In terms of the entire issue of Remembrance Day: the First World War was a mass slaughter. No respectable historian today would dare to suggest that Britain entered the War for ‘the freedom of small nations’ or anything of the kind. I believe that the dead should indeed be remembered and honoured, and that the best way to do so is by continuing to vocally oppose blood-soaked British Army adventures such as the ones in Iraq and Afghanistan to which the allegedly offensive banners referred.
Lest anyone wonder whether I’ve any personal axe to grind, I think it might be helpful to lay my cards on the table: I’m a Dubliner, half-Scots on my mother’s side with a large Edinburgh extended family. I don’t get over as often as I used to, but intend to make it at least twice a year from now on. I’ve followed Hibs for three decades, but tend to root for Celtic when the title race gets serious, since it’s usually a two-horse race. I’m very proud of being Irish. I would love to see a United Ireland some day, and no, I didn’t approve of bombs in shopping centres. I’m not a Catholic and would happily wipe that vile Church off the face of the Republic. And yes, my great-grandfather fought in the First World War.

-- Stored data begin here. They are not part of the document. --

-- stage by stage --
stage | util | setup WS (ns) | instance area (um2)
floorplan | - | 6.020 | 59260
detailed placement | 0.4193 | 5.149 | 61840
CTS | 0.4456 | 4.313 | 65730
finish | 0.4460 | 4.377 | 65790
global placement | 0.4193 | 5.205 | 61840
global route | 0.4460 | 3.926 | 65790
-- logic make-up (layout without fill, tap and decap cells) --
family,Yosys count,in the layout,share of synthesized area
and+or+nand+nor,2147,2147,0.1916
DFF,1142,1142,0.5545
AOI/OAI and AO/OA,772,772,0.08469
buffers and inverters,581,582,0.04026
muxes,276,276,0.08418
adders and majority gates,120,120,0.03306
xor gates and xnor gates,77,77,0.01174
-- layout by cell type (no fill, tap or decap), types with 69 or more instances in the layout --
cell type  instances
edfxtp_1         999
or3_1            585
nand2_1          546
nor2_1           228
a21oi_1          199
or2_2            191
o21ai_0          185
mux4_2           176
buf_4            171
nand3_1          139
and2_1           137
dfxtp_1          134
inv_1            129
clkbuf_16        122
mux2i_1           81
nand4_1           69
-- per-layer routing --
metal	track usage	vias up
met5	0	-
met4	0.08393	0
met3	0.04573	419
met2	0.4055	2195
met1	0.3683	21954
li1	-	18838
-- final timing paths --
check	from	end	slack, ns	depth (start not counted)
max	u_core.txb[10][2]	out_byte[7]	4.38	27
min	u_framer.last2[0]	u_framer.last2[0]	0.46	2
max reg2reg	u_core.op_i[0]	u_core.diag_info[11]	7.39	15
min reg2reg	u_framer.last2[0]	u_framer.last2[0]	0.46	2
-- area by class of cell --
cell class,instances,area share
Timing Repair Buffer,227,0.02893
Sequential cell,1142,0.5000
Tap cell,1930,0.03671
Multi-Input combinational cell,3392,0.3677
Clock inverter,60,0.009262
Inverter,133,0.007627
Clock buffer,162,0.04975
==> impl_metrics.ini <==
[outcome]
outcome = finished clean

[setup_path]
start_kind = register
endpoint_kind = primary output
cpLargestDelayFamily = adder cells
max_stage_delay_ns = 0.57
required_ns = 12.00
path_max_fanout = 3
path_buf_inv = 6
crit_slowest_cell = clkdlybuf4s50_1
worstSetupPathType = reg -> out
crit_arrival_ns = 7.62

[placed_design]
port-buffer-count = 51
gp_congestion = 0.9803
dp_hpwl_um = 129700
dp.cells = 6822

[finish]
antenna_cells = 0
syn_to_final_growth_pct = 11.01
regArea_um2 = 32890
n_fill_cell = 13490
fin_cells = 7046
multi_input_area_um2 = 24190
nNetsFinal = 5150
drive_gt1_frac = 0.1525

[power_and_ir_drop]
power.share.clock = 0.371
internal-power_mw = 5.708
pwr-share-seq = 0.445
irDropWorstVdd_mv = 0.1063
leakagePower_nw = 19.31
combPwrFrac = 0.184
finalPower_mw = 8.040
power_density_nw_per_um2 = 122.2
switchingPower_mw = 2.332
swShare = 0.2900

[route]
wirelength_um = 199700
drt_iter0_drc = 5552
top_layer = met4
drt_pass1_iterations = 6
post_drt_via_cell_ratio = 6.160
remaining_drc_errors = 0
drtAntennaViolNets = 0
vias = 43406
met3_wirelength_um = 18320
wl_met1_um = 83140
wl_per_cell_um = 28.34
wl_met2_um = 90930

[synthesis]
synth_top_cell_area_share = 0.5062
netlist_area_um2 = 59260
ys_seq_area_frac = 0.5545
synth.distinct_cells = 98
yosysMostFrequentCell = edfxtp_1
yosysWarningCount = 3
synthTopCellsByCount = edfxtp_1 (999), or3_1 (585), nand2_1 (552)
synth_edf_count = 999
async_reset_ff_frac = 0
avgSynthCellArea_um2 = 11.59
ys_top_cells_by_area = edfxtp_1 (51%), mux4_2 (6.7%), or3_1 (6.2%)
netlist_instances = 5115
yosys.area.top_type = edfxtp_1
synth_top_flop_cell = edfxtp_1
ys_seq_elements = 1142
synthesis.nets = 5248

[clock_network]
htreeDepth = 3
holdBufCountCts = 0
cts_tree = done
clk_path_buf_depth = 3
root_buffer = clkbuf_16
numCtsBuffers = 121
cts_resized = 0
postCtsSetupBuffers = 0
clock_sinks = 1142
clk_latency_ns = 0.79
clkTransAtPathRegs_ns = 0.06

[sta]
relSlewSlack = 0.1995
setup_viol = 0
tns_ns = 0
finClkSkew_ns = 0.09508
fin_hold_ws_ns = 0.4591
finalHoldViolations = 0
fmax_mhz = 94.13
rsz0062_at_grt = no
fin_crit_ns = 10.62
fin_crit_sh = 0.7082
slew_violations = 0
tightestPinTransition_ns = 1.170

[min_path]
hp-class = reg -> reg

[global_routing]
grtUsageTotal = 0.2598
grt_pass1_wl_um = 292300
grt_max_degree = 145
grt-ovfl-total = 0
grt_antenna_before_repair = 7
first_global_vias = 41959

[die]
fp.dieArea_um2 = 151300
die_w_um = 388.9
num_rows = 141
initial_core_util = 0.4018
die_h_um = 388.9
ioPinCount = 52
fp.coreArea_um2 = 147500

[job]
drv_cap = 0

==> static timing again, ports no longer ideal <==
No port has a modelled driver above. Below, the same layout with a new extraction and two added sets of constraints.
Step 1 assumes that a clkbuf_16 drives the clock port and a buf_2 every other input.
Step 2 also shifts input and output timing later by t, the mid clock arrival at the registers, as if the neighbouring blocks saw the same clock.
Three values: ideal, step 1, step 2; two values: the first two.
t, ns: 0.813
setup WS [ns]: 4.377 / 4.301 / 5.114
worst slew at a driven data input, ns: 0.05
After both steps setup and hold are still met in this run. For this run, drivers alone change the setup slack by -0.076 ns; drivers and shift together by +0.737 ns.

I think about him from time to time and wonder what horrors he went through, and I do feel it’s entirely appropriate to honour and remember that generation’s suffering. But I won’t for a minute subscribe to the bullshit theory that the government and army which sent him and millions of others over to the killing fields of France and Flanders were in any way engaged in a heroic struggle for ‘the freedom of small nations’, or for ‘an end to all wars’, or for any cause at all other than the narrow interests of their ruling elite. And, for all these reasons, I will never wear a poppy. Certainly not a red one. Maybe a white one to symbolise peace, outrage against the politicians responsible for the slaughter, and a resolve that it doesn’t happen again.
I never knew my great-grandad, but I can remember his son (1914-1991) as vividly as if he were alive yesterday: he was, I suspect, the nicest man I ever knew, an absolutely passionate Hearts fan (he tried but failed to pass it down to me) who despised the Falklands War on every level, just before Alzheimer’s began to dim the brilliance of his lights.
The issues today, in Afghanistan, are not significantly different than they were then, in 1914 or 1982. And those who draw attention to them might rightly be regarded as principled, rather than poisonous and bigoted.